▶ _Problem requirements_: All lines in the material below that contain "gives" should be located and copied.

START Data for processing

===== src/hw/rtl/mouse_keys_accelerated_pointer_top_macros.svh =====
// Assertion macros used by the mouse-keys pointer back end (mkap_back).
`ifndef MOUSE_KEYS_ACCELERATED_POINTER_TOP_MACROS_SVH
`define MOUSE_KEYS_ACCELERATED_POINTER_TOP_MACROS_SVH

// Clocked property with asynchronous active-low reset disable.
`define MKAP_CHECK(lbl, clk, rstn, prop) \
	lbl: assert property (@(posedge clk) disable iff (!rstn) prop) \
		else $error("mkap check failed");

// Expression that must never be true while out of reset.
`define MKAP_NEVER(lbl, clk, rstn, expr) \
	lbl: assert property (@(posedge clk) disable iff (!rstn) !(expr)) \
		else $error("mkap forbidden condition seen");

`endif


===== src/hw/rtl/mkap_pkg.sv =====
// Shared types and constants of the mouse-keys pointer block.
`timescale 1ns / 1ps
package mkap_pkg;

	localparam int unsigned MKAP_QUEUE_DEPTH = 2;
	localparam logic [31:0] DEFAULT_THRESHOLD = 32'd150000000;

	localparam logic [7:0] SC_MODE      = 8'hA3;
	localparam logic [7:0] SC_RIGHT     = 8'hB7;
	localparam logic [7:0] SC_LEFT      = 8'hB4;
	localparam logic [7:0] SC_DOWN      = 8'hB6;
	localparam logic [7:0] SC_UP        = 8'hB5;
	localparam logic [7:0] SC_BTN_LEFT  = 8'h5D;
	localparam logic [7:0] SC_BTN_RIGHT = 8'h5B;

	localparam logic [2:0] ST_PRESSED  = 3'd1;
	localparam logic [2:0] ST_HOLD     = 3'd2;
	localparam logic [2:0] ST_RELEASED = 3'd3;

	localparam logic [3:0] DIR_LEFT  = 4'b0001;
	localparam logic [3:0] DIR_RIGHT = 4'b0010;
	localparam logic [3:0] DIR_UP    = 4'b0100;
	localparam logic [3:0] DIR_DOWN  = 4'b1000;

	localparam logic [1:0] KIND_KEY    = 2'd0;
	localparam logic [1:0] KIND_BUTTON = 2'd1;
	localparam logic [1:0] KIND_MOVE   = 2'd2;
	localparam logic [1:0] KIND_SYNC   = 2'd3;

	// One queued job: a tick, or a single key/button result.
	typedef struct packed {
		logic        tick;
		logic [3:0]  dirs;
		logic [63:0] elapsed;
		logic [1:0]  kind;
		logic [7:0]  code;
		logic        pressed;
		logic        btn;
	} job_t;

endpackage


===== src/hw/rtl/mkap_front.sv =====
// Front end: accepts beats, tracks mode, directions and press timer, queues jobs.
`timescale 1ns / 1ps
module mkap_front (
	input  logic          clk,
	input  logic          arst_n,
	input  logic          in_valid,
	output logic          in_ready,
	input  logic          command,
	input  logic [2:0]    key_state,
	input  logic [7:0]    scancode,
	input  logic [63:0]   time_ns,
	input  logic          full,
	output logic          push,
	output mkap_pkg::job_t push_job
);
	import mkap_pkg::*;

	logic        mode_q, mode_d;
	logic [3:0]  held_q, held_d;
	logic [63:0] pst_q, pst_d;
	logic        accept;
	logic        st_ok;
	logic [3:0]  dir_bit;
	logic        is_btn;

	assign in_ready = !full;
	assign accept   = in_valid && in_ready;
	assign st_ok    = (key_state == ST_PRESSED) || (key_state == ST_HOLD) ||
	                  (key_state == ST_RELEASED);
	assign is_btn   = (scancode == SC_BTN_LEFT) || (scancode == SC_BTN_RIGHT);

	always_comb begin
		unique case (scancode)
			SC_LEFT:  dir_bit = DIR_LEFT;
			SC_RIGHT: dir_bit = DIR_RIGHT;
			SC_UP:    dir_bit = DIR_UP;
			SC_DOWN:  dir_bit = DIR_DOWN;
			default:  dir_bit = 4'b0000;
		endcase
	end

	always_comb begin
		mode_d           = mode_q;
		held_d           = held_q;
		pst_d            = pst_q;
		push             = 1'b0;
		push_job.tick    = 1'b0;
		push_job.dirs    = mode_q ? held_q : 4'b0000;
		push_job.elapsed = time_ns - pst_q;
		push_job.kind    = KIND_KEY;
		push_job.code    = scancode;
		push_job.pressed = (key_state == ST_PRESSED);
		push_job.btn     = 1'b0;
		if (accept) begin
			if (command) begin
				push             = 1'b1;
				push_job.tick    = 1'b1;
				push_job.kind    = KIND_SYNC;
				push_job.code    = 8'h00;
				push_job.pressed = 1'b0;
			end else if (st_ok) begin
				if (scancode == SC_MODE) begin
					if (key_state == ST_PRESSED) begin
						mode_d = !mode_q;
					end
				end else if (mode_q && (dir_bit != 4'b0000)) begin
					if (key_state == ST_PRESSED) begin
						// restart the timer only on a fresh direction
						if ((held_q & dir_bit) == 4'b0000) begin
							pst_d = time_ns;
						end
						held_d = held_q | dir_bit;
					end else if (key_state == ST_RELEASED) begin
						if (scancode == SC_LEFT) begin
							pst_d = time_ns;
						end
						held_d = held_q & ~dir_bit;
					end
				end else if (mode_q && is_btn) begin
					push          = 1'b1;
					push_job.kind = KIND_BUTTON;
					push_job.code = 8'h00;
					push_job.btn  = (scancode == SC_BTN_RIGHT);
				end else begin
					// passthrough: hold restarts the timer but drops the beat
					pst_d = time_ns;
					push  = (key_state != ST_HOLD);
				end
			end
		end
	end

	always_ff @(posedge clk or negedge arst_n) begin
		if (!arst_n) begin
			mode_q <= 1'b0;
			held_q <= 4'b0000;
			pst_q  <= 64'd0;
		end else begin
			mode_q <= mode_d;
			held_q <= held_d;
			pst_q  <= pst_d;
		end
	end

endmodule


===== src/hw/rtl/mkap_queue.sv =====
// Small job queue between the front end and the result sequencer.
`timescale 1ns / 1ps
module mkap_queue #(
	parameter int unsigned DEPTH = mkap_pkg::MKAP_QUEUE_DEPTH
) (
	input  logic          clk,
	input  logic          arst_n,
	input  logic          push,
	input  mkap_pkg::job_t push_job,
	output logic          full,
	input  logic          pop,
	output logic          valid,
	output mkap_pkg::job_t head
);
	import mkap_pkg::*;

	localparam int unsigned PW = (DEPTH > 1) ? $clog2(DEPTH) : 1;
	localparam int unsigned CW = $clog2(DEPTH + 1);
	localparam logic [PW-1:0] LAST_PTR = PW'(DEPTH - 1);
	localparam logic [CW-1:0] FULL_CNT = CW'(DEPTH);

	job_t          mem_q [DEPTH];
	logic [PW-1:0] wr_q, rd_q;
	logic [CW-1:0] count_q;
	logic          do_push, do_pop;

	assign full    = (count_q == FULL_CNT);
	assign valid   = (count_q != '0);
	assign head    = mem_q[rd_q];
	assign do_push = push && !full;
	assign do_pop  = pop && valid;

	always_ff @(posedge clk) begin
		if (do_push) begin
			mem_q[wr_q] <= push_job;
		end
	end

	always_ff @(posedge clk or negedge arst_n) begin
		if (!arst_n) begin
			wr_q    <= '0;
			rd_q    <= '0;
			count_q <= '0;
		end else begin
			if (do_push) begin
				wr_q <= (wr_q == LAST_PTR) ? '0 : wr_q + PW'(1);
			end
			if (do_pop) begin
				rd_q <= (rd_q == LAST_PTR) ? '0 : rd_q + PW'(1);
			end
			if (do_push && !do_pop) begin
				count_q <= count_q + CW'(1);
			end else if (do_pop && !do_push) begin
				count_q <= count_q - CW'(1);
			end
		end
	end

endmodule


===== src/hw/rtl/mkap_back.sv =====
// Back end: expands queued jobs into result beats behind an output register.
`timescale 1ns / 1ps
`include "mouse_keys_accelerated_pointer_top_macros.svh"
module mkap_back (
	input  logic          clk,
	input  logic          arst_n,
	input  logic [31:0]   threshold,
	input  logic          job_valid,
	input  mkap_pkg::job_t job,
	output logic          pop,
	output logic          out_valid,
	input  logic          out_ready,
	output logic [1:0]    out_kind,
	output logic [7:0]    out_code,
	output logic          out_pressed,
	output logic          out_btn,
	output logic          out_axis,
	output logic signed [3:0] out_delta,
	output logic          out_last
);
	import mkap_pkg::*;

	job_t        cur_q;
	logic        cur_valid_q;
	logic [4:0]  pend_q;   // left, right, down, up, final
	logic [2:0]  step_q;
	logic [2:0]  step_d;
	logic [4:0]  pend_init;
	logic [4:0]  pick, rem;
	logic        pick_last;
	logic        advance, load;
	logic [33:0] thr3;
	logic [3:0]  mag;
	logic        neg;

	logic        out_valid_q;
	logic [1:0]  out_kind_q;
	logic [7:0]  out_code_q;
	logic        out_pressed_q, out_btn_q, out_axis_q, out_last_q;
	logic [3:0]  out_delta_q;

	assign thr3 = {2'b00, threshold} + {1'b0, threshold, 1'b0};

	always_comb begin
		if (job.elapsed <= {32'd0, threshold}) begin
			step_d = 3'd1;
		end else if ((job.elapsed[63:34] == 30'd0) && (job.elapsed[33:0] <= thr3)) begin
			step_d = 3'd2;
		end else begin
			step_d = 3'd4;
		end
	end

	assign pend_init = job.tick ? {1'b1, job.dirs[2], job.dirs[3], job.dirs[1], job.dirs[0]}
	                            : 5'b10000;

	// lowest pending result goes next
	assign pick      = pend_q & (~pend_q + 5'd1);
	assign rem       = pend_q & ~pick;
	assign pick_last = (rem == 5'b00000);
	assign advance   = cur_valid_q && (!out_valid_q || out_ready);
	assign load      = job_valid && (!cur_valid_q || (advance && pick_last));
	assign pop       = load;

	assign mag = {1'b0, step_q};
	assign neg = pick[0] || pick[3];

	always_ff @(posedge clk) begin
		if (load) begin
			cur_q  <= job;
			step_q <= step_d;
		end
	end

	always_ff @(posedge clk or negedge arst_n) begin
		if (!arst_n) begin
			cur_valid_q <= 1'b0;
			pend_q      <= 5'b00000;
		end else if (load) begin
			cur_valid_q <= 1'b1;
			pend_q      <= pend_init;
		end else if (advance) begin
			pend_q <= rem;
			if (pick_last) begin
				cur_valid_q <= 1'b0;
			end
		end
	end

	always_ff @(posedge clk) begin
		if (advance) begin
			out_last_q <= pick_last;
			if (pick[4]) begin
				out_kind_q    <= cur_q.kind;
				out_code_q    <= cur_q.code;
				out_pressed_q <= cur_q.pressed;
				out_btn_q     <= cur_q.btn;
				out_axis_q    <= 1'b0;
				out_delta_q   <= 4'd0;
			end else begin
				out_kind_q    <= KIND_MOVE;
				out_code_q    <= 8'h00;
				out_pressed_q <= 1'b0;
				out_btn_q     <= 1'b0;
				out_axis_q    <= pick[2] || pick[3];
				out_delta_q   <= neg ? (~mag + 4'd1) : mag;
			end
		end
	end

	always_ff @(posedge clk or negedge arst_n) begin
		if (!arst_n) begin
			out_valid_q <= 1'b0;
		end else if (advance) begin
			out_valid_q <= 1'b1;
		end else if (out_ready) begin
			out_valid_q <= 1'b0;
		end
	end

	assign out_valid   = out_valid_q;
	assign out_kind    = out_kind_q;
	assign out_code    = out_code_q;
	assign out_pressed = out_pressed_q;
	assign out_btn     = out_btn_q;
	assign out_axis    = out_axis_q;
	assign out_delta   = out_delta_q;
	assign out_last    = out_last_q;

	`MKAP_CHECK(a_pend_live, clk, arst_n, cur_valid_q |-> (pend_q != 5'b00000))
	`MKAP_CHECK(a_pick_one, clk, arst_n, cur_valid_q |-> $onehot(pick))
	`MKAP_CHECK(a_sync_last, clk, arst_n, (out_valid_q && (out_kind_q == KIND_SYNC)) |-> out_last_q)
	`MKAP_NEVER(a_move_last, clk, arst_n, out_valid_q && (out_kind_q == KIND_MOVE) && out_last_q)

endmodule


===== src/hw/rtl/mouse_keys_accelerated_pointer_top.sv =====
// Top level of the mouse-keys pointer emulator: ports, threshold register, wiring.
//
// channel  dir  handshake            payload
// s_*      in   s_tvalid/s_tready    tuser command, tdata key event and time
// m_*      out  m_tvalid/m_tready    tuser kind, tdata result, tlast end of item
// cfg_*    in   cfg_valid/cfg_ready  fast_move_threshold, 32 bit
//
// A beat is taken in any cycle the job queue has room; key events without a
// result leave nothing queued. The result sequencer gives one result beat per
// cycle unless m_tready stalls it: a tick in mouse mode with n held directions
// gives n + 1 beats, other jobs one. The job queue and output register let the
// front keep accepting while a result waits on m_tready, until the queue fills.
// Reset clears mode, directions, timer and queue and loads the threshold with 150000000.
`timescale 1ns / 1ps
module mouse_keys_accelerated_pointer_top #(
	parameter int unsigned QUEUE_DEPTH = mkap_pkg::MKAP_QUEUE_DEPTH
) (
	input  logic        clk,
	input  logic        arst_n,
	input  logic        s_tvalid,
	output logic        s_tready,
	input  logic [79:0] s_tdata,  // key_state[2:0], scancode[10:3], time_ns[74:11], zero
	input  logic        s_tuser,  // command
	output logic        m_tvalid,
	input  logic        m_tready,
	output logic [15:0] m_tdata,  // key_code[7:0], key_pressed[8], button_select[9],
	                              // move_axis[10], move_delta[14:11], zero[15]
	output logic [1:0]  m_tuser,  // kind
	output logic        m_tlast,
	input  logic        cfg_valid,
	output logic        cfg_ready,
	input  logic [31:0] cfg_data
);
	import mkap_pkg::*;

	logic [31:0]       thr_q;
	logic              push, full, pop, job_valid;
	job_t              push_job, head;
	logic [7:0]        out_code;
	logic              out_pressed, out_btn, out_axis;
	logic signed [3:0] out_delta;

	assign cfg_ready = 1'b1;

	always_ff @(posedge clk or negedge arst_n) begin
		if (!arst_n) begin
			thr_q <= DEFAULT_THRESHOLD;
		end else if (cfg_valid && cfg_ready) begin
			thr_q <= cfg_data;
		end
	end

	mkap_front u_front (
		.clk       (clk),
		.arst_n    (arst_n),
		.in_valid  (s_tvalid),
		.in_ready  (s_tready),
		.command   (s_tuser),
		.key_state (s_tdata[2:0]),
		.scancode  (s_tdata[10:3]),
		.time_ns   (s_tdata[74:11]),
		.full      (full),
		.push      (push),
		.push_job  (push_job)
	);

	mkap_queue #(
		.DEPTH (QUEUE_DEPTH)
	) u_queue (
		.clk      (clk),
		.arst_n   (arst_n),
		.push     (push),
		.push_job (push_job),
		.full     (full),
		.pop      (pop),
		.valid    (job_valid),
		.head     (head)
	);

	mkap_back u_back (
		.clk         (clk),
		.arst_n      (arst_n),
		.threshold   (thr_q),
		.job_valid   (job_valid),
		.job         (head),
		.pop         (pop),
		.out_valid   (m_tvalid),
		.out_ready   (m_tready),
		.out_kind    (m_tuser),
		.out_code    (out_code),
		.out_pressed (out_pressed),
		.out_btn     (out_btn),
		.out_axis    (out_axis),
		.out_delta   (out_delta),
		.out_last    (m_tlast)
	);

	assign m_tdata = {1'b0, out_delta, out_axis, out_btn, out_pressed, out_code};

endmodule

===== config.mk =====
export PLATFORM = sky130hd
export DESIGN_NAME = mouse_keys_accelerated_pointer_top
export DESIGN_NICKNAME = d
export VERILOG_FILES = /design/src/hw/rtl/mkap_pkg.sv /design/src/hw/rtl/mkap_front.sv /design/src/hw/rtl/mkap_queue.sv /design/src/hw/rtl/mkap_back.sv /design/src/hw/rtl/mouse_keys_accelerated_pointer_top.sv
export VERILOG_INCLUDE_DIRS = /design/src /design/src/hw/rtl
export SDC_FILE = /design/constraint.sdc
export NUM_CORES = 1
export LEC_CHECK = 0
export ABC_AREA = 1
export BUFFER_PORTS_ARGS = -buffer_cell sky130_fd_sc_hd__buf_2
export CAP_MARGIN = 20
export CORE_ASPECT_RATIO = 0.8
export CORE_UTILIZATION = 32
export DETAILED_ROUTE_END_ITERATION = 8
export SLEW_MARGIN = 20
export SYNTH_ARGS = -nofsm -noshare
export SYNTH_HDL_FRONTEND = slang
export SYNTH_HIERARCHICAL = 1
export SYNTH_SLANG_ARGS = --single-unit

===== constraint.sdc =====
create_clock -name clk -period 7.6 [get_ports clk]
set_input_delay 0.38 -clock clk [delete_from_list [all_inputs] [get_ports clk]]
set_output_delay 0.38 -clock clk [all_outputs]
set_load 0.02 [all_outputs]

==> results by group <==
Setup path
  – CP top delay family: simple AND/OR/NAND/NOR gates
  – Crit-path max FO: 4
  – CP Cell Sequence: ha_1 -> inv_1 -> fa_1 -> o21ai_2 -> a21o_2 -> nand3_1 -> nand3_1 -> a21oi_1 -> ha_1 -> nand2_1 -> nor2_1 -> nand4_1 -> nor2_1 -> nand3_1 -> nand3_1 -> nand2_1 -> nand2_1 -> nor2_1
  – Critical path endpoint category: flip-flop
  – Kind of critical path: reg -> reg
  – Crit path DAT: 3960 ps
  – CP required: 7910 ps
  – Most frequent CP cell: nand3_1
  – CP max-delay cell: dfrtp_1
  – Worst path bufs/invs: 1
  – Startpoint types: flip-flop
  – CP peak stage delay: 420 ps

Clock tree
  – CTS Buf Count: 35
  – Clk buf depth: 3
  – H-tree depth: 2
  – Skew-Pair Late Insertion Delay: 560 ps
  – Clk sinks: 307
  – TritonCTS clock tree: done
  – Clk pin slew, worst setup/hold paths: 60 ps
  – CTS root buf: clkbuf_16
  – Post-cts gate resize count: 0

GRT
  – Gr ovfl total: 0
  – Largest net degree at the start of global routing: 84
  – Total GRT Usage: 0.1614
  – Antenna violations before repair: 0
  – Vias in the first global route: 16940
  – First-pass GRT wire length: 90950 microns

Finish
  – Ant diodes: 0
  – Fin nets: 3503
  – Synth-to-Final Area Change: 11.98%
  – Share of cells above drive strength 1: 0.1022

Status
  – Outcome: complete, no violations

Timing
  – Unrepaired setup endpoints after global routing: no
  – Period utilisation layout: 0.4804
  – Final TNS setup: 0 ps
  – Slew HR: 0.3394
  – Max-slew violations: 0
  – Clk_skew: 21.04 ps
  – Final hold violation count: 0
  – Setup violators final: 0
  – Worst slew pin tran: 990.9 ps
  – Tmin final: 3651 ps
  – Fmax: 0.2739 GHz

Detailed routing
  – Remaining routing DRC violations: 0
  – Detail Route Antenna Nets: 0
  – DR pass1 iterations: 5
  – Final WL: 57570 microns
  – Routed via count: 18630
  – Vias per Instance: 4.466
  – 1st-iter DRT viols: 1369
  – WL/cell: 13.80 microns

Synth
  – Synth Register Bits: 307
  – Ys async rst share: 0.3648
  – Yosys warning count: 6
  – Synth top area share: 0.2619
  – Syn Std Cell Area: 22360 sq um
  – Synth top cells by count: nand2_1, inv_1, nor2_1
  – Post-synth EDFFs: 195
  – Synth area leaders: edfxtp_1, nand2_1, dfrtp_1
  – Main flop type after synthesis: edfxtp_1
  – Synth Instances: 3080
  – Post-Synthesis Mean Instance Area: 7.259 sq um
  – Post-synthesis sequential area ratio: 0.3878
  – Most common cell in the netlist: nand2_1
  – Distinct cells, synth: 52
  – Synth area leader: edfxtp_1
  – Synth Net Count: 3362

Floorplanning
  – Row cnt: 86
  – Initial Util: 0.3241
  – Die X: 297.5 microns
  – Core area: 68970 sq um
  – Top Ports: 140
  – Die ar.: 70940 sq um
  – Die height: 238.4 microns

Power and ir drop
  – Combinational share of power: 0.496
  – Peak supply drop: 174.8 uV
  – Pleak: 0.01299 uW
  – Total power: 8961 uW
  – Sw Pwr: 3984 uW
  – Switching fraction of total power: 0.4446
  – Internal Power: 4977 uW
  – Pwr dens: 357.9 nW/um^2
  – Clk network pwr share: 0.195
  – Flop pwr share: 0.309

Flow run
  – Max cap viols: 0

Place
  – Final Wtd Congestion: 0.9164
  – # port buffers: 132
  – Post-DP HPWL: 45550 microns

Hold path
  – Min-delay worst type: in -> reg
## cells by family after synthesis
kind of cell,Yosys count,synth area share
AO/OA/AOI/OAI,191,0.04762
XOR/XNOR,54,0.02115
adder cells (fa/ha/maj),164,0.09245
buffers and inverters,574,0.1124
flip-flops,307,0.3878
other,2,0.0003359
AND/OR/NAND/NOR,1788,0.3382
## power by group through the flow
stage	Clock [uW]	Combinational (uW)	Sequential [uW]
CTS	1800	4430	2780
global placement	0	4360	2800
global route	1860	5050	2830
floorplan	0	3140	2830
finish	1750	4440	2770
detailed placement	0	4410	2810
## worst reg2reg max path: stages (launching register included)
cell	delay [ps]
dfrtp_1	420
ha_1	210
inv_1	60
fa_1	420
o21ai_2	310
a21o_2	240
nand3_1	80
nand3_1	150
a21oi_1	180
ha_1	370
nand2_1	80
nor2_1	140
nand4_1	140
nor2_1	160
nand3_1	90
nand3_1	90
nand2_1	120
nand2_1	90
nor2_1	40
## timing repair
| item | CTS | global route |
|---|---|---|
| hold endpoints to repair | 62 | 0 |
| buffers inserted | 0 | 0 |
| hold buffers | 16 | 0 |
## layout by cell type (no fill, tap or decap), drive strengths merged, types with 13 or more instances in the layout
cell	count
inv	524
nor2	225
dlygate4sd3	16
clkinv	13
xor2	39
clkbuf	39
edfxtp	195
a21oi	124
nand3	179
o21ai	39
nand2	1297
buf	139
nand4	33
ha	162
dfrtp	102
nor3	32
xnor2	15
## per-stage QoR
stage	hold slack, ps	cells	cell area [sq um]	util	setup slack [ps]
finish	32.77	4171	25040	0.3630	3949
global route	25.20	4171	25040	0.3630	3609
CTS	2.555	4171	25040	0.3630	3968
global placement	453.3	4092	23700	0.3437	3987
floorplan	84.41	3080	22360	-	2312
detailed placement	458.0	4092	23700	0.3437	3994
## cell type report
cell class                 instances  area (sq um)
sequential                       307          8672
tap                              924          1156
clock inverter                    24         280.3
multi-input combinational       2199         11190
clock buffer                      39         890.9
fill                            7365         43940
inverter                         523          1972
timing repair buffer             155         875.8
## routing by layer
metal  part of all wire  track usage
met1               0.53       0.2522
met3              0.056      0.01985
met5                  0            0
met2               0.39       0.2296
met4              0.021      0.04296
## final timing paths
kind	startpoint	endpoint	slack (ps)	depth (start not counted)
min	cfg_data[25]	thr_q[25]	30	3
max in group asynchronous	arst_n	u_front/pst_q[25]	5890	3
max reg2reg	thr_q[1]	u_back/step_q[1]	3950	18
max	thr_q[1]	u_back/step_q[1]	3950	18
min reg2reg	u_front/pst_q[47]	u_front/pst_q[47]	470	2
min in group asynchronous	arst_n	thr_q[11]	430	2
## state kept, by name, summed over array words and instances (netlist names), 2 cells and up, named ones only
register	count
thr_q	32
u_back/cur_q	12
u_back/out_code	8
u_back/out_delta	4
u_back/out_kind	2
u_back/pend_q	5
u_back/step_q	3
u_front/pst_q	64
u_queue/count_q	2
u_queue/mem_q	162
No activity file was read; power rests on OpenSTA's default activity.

END Data for processing

▶ _Output for this task_:
// result leave nothing queued. The result sequencer gives one result beat per
// gives n + 1 beats, other jobs one. The job queue and output register let the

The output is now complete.